-- Opening Marker --
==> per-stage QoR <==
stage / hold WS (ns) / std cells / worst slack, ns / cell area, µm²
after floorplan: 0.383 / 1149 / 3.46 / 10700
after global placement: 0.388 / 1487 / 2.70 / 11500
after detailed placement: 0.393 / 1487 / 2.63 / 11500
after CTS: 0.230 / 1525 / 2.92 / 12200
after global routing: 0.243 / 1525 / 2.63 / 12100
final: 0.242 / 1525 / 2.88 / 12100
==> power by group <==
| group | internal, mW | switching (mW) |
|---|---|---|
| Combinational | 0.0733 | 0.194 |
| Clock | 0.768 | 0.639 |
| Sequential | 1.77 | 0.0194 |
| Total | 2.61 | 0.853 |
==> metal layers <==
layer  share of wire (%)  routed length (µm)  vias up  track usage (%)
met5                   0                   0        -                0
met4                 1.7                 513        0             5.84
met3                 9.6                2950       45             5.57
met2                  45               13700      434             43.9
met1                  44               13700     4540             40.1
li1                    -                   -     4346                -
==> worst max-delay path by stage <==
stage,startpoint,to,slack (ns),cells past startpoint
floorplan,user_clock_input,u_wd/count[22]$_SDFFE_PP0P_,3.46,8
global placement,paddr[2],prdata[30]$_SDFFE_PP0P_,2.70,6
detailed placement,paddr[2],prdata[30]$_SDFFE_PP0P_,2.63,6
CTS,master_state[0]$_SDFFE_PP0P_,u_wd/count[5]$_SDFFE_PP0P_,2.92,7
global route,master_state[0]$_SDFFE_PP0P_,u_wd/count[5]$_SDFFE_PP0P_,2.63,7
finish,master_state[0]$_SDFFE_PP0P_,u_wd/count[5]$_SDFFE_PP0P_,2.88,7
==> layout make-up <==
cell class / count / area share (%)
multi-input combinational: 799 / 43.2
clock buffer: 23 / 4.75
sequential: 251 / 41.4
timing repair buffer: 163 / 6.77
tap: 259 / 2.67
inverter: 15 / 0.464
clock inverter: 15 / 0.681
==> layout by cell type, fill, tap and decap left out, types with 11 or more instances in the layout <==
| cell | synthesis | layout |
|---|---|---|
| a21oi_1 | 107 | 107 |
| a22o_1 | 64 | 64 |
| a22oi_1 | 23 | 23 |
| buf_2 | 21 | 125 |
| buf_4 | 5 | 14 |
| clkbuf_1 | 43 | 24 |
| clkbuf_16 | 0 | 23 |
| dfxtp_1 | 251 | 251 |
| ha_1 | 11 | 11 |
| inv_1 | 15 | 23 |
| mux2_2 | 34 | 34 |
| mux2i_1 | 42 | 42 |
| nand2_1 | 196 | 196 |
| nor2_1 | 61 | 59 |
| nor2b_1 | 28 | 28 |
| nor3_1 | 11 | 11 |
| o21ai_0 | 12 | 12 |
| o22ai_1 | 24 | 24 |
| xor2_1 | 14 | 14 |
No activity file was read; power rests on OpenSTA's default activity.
$ cat config.mk
export PLATFORM = sky130hd
export DESIGN_NAME = eight_bit_timer_compare_unit
export DESIGN_NICKNAME = d
export VERILOG_FILES = /design/src/timer_pkg.sv /design/src/cmp_chan_if.sv /design/src/compare_channel.sv /design/src/eight_bit_timer_compare_unit.sv
export SDC_FILE = /design/constraint.sdc
export NUM_CORES = 1
export LEC_CHECK = 0
export BUFFER_PORTS_ARGS = -buffer_cell sky130_fd_sc_hd__buf_2
export CAP_MARGIN = 20
export CORE_ASPECT_RATIO = 0.75
export CORE_MARGIN = 5
export CORE_UTILIZATION = 35
export CTS_CLUSTER_DIAMETER = 30
export DETAILED_ROUTE_END_ITERATION = 6
export SKIP_CTS_REPAIR_TIMING = 1
export SYNTH_ARGS = -nofsm -noshare
export SYNTH_HDL_FRONTEND = slang
export SYNTH_HIERARCHICAL = 1
export SYNTH_SLANG_ARGS = --single-unit
$ cat constraint.sdc
create_clock -name mclk -period 6.2 [get_ports mclk]
set_clock_uncertainty 0.1 [all_clocks]
set_input_delay 1.86 -clock mclk [delete_from_list [all_inputs] [get_ports mclk]]
set_output_delay 1.86 -clock mclk [all_outputs]
set_load 0.005 [all_outputs]
$ cat src/timer_pkg.sv
// shared constants and types of the 8-bit timer compare unit
package timer_pkg;
    localparam int ADDR_W = 8;
    localparam int DATA_W = 32;
    // register byte offsets
    localparam logic [7:0] ADDR_CTRL_A = 8'h00;
    localparam logic [7:0] ADDR_CTRL_B = 8'h04;
    localparam logic [7:0] ADDR_COUNT = 8'h08;
    localparam logic [7:0] ADDR_CMP_A = 8'h0C;
    localparam logic [7:0] ADDR_CMP_B = 8'h10;
    localparam logic [7:0] ADDR_IRQ_MASK = 8'h14;
    localparam logic [7:0] ADDR_IRQ_FLAGS = 8'h18;
    localparam logic [7:0] ADDR_PORT_CTRL = 8'h1C;
    // field positions
    localparam int CA_WGM_LSB = 0;
    localparam int CA_COMB_LSB = 4;
    localparam int CA_COMA_LSB = 6;
    localparam int CB_CS_LSB = 0;
    localparam int CB_WGM2 = 3;
    localparam int CB_FOCB = 6;
    localparam int CB_FOCA = 7;
    localparam int IRQ_OVF = 0;
    localparam int IRQ_CMPA = 1;
    localparam int PC_DIR_LSB = 0;
    localparam int PC_DATA_LSB = 2;
    // reset values and count limits
    localparam logic [7:0] RST_BYTE = 8'h00;
    localparam logic [7:0] CNT_BOTTOM = 8'h00;
    localparam logic [7:0] CNT_MAX = 8'hFF;
    localparam logic [7:0] CB_RW_MASK = 8'h0F;
    // prescaler taps
    localparam int PRE_W = 10;
    localparam logic [9:0] DIV8_MASK = 10'h007;
    localparam logic [9:0] DIV64_MASK = 10'h03F;
    localparam logic [9:0] DIV256_MASK = 10'h0FF;
    localparam logic [9:0] DIV1024_MASK = 10'h3FF;
    // waveform mode codes
    localparam logic [2:0] WGM_NORMAL = 3'h0;
    localparam logic [2:0] WGM_PC_MAX = 3'h1;
    localparam logic [2:0] WGM_CTC = 3'h2;
    localparam logic [2:0] WGM_FAST_MAX = 3'h3;
    localparam logic [2:0] WGM_PC_CMPA = 3'h5;
    localparam logic [2:0] WGM_FAST_CMPA = 3'h7;

    typedef enum logic [2:0] {
        CS_OFF = 3'h0, CS_DIV1 = 3'h1, CS_DIV8 = 3'h2, CS_DIV64 = 3'h3,
        CS_DIV256 = 3'h4, CS_DIV1024 = 3'h5, CS_EXT_FALL = 3'h6,
        CS_EXT_RISE = 3'h7
    } clk_sel_t;

    typedef enum logic [1:0] {
        DIR_UP = 2'b01,
        DIR_DOWN = 2'b10
    } dir_t;
endpackage
File: config.mk
export PLATFORM = sky130hd
export DESIGN_NAME = servo_input_command_logic
export DESIGN_NICKNAME = d
export VERILOG_FILES = /design/src/hw/servo_input_pkg.sv /design/src/hw/servo_input_command_logic.sv /design/src/hw/term_edge.sv
export VERILOG_INCLUDE_DIRS = /design/src /design/src/hw
export SDC_FILE = /design/constraint.sdc
export NUM_CORES = 1
export LEC_CHECK = 0
export ABC_CLOCK_PERIOD_IN_PS = 7400
export BUFFER_PORTS_ARGS = -buffer_cell sky130_fd_sc_hd__buf_2
export CAP_MARGIN = 20
export CORE_MARGIN = 5
export CORE_UTILIZATION = 25
export CTS_CLUSTER_SIZE = 14
export DETAILED_ROUTE_END_ITERATION = 16
export SLEW_MARGIN = 20
export SYNTH_ARGS = -nofsm -noshare
export SYNTH_HDL_FRONTEND = slang
export SYNTH_SLANG_ARGS = --single-unit
export TNS_END_PERCENT = 5
File: constraint.sdc
create_clock -name clk -period 7.4 [get_ports clk]
set_clock_uncertainty 0.05 [all_clocks]
set_input_delay 0.37 -clock clk [delete_from_list [all_inputs] [get_ports clk]]
set_output_delay 0.37 -clock clk [all_outputs]
set_load 0.02 [all_outputs]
-- Closing Marker --
The required output is a copy of each line in the records where the string "global" occurs.

## Exercise answer
after global placement: 0.388 / 1487 / 2.70 / 11500
after global routing: 0.243 / 1525 / 2.63 / 12100
global placement,paddr[2],prdata[30]$_SDFFE_PP0P_,2.70,6
global route,master_state[0]$_SDFFE_PP0P_,u_wd/count[5]$_SDFFE_PP0P_,2.63,7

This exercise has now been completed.